> **Problem to solve**
Locate, in the data below, the line that contains "st_e <= st_d;" and the line that contains "sub_e <= sub_d;"; reproduce exactly those two lines and every line between them, nothing more.

[Records from a data collection]
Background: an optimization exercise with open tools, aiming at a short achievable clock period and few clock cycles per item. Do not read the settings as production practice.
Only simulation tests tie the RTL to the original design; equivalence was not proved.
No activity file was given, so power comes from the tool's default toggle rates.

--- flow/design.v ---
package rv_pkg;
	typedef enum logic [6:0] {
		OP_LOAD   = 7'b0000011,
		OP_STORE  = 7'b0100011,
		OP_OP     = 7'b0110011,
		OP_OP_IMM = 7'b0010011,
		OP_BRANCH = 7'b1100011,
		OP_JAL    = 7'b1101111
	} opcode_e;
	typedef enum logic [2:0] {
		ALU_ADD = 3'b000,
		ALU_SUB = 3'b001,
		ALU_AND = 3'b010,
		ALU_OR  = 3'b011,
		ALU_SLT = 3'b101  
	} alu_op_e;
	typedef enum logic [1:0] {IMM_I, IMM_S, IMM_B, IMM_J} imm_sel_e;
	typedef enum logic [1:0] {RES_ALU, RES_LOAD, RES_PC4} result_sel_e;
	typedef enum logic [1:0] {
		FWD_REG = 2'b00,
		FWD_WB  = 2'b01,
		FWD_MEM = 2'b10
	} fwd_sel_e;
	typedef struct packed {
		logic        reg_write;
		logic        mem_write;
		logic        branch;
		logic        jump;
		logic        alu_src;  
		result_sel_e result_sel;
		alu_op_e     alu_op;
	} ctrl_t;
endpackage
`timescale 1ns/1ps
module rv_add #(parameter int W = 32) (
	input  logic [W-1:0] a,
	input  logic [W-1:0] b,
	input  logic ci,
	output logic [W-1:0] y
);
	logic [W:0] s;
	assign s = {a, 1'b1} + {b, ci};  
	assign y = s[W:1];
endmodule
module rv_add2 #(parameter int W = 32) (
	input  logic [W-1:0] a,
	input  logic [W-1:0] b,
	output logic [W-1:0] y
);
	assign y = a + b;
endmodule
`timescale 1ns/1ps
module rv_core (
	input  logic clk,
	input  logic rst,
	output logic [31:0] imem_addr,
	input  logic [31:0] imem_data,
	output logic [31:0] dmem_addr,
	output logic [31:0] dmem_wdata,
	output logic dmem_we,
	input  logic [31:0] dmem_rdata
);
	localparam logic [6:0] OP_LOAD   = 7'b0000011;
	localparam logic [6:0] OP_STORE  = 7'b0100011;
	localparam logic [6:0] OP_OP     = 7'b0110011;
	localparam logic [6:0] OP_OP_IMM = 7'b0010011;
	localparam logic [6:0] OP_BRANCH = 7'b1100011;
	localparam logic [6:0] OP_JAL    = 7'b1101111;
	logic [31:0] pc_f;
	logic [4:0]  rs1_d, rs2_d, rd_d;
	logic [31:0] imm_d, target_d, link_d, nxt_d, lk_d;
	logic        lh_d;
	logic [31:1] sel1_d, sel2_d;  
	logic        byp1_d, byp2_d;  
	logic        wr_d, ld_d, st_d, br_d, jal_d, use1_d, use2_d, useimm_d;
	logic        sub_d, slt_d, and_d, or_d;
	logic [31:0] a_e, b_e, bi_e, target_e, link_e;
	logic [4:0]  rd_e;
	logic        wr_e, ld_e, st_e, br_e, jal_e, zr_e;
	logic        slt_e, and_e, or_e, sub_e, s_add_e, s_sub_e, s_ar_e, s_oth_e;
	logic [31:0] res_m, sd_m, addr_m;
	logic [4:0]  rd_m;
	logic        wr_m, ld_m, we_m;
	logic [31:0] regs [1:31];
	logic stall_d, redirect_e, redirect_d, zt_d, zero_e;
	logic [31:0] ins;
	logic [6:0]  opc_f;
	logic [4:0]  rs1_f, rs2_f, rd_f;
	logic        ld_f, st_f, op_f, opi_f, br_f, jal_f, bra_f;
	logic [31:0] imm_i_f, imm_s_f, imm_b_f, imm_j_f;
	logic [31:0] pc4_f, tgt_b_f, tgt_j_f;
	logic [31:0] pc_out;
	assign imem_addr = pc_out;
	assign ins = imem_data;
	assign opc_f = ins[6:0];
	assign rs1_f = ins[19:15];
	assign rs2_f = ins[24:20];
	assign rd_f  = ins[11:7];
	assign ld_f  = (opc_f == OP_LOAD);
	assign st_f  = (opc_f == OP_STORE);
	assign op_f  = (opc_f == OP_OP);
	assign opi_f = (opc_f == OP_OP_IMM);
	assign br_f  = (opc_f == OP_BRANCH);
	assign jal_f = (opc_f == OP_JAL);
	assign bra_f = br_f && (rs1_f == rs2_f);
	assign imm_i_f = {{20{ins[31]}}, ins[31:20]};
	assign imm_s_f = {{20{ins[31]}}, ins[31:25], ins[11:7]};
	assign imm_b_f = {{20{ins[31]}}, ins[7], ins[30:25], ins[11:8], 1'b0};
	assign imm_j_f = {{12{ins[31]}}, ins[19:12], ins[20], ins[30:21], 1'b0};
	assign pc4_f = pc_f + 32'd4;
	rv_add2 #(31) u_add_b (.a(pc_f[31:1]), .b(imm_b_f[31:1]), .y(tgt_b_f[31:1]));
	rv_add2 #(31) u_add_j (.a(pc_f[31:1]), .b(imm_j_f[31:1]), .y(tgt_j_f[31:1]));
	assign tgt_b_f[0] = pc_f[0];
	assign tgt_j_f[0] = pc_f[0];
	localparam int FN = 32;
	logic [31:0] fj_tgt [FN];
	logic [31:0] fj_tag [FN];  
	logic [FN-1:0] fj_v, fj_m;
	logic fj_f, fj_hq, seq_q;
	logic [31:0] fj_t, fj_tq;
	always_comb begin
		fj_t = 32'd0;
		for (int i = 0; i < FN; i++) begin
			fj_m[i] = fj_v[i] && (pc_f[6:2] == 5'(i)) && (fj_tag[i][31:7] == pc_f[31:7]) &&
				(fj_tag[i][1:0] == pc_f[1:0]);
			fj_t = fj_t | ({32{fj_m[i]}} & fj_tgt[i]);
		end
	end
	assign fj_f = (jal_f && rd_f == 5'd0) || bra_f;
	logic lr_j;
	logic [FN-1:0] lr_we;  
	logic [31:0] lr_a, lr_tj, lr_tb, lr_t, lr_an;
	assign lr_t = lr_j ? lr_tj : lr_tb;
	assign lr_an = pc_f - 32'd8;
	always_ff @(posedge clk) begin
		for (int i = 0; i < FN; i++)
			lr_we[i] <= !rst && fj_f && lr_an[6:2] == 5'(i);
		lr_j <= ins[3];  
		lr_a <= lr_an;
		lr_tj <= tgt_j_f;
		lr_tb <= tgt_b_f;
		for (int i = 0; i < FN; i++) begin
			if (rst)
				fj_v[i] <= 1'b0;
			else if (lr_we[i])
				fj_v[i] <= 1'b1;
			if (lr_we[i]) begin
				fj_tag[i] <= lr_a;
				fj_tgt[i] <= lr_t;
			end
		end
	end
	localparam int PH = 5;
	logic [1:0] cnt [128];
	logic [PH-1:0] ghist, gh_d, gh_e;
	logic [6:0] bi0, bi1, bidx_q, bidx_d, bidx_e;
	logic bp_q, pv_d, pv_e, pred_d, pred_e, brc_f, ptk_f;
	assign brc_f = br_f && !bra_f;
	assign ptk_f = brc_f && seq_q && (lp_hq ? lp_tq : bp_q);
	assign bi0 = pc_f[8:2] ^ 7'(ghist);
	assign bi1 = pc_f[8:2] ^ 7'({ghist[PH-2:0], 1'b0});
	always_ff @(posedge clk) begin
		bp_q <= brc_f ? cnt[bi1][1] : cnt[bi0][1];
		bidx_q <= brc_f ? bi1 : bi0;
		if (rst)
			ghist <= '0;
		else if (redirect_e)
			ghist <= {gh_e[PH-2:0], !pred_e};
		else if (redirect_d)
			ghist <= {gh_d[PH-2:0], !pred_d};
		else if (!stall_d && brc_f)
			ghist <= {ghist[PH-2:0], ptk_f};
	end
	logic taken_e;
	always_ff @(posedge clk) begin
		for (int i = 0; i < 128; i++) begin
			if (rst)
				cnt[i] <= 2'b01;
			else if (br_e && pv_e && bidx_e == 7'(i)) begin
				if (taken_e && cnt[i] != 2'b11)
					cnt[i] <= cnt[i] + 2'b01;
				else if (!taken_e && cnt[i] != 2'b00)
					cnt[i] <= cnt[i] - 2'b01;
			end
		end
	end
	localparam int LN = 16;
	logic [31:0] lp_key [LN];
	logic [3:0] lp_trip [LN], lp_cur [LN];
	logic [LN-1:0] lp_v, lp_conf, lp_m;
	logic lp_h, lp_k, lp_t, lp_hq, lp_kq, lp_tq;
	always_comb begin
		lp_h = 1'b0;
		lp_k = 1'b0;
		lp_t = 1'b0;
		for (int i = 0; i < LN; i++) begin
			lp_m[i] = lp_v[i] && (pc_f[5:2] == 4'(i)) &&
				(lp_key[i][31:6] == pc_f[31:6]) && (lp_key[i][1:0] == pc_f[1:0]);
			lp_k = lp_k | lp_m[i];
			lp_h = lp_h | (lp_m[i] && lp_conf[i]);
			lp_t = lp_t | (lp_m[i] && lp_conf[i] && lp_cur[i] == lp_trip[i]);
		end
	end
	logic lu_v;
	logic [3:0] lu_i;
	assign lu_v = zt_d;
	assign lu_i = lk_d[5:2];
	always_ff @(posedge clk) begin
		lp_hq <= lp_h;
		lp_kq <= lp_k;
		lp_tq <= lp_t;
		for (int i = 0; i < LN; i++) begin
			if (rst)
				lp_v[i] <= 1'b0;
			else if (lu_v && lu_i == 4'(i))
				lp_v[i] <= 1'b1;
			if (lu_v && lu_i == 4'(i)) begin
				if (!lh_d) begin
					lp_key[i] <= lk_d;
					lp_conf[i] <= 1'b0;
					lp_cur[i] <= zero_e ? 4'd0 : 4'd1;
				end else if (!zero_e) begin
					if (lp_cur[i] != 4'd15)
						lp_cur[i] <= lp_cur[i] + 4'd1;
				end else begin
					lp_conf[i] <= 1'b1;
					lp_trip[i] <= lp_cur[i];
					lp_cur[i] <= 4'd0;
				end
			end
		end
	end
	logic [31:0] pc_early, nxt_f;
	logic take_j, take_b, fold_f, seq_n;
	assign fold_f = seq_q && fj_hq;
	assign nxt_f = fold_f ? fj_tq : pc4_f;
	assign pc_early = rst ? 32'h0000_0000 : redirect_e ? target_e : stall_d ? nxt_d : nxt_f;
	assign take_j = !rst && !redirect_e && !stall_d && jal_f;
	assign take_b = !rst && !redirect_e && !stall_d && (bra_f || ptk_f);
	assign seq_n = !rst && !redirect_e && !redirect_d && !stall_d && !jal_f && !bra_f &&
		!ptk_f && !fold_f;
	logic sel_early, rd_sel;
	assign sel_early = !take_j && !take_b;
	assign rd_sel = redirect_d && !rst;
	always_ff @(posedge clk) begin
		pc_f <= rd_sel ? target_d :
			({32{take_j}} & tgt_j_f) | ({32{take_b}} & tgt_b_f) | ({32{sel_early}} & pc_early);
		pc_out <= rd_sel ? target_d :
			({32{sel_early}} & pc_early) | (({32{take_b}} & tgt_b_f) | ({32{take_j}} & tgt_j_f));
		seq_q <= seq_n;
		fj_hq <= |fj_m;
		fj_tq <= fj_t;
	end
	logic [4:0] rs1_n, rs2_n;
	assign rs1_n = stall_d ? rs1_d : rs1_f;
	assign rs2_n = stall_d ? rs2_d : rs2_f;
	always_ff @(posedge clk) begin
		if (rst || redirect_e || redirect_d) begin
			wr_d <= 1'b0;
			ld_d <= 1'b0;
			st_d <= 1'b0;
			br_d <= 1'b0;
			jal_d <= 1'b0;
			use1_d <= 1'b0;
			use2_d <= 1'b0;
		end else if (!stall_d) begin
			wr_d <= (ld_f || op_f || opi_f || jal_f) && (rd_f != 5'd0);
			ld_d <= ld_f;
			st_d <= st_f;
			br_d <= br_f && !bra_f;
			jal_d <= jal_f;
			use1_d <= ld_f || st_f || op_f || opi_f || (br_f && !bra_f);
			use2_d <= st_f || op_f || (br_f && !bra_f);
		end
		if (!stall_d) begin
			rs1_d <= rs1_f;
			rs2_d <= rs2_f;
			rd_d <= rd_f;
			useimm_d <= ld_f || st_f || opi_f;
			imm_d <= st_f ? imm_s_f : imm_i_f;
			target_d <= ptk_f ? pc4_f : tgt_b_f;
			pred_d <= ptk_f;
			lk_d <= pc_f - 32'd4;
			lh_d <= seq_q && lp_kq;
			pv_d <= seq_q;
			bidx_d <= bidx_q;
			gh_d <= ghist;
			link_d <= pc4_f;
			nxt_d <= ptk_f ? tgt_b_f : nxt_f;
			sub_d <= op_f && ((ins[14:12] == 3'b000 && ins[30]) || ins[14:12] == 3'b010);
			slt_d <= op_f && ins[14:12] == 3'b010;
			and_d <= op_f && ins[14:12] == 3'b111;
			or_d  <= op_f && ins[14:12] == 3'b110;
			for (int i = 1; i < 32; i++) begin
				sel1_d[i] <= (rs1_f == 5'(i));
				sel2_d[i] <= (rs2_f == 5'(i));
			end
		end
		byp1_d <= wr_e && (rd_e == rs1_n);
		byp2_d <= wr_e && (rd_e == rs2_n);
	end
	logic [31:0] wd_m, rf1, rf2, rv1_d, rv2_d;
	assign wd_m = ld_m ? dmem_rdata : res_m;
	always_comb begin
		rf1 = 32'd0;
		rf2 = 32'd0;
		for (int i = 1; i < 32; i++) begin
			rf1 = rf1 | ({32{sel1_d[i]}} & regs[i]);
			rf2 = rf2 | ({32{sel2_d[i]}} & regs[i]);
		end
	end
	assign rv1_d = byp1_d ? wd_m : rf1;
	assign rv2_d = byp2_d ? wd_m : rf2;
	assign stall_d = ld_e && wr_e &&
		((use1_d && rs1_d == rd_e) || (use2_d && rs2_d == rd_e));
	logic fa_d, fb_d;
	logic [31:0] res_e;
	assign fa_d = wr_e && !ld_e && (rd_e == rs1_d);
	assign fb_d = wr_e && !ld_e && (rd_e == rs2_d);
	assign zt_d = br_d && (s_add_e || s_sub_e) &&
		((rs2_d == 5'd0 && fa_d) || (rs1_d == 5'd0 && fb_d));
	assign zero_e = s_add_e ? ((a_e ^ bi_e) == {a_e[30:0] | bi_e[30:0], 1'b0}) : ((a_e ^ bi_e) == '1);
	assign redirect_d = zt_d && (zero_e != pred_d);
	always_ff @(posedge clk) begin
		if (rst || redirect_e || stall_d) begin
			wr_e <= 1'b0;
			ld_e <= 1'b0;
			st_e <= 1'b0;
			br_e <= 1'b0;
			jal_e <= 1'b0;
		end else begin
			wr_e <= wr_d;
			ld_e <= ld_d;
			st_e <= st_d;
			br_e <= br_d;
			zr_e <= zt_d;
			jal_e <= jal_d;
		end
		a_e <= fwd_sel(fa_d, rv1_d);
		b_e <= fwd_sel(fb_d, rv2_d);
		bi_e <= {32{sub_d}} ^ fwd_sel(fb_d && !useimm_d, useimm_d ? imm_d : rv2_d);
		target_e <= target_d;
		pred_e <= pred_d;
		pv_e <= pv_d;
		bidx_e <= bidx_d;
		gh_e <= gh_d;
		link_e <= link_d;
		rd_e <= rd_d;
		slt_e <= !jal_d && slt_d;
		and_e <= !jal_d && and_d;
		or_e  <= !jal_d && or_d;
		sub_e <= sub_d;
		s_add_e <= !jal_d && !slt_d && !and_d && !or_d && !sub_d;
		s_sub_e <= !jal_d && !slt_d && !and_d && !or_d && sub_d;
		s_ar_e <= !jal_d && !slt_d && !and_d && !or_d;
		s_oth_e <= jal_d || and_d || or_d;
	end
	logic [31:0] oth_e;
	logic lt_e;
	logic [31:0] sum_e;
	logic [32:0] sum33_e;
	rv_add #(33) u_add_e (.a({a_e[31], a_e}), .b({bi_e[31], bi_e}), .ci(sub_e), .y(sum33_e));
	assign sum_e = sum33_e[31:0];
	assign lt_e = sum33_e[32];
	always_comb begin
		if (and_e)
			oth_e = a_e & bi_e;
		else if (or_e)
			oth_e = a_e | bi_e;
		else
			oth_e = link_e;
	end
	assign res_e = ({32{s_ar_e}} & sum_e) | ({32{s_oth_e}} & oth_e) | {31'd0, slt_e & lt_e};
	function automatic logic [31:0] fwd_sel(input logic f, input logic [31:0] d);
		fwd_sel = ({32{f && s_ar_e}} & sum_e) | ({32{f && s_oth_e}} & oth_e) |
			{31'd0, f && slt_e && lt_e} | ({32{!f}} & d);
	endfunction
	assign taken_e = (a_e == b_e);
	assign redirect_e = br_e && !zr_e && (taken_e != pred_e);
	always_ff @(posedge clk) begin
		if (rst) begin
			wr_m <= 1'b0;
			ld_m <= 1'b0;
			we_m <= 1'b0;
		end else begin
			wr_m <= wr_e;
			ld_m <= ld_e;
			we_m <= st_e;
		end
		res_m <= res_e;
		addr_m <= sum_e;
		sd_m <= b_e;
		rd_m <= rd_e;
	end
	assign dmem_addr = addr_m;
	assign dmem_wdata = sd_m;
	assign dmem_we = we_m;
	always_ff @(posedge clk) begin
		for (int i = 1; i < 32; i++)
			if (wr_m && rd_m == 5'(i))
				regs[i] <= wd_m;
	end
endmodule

> **Solution to this exercise**
			st_e <= st_d;
			br_e <= br_d;
			zr_e <= zt_d;
			jal_e <= jal_d;
		end
		a_e <= fwd_sel(fa_d, rv1_d);
		b_e <= fwd_sel(fb_d, rv2_d);
		bi_e <= {32{sub_d}} ^ fwd_sel(fb_d && !useimm_d, useimm_d ? imm_d : rv2_d);
		target_e <= target_d;
		pred_e <= pred_d;
		pv_e <= pv_d;
		bidx_e <= bidx_d;
		gh_e <= gh_d;
		link_e <= link_d;
		rd_e <= rd_d;
		slt_e <= !jal_d && slt_d;
		and_e <= !jal_d && and_d;
		or_e  <= !jal_d && or_d;
		sub_e <= sub_d;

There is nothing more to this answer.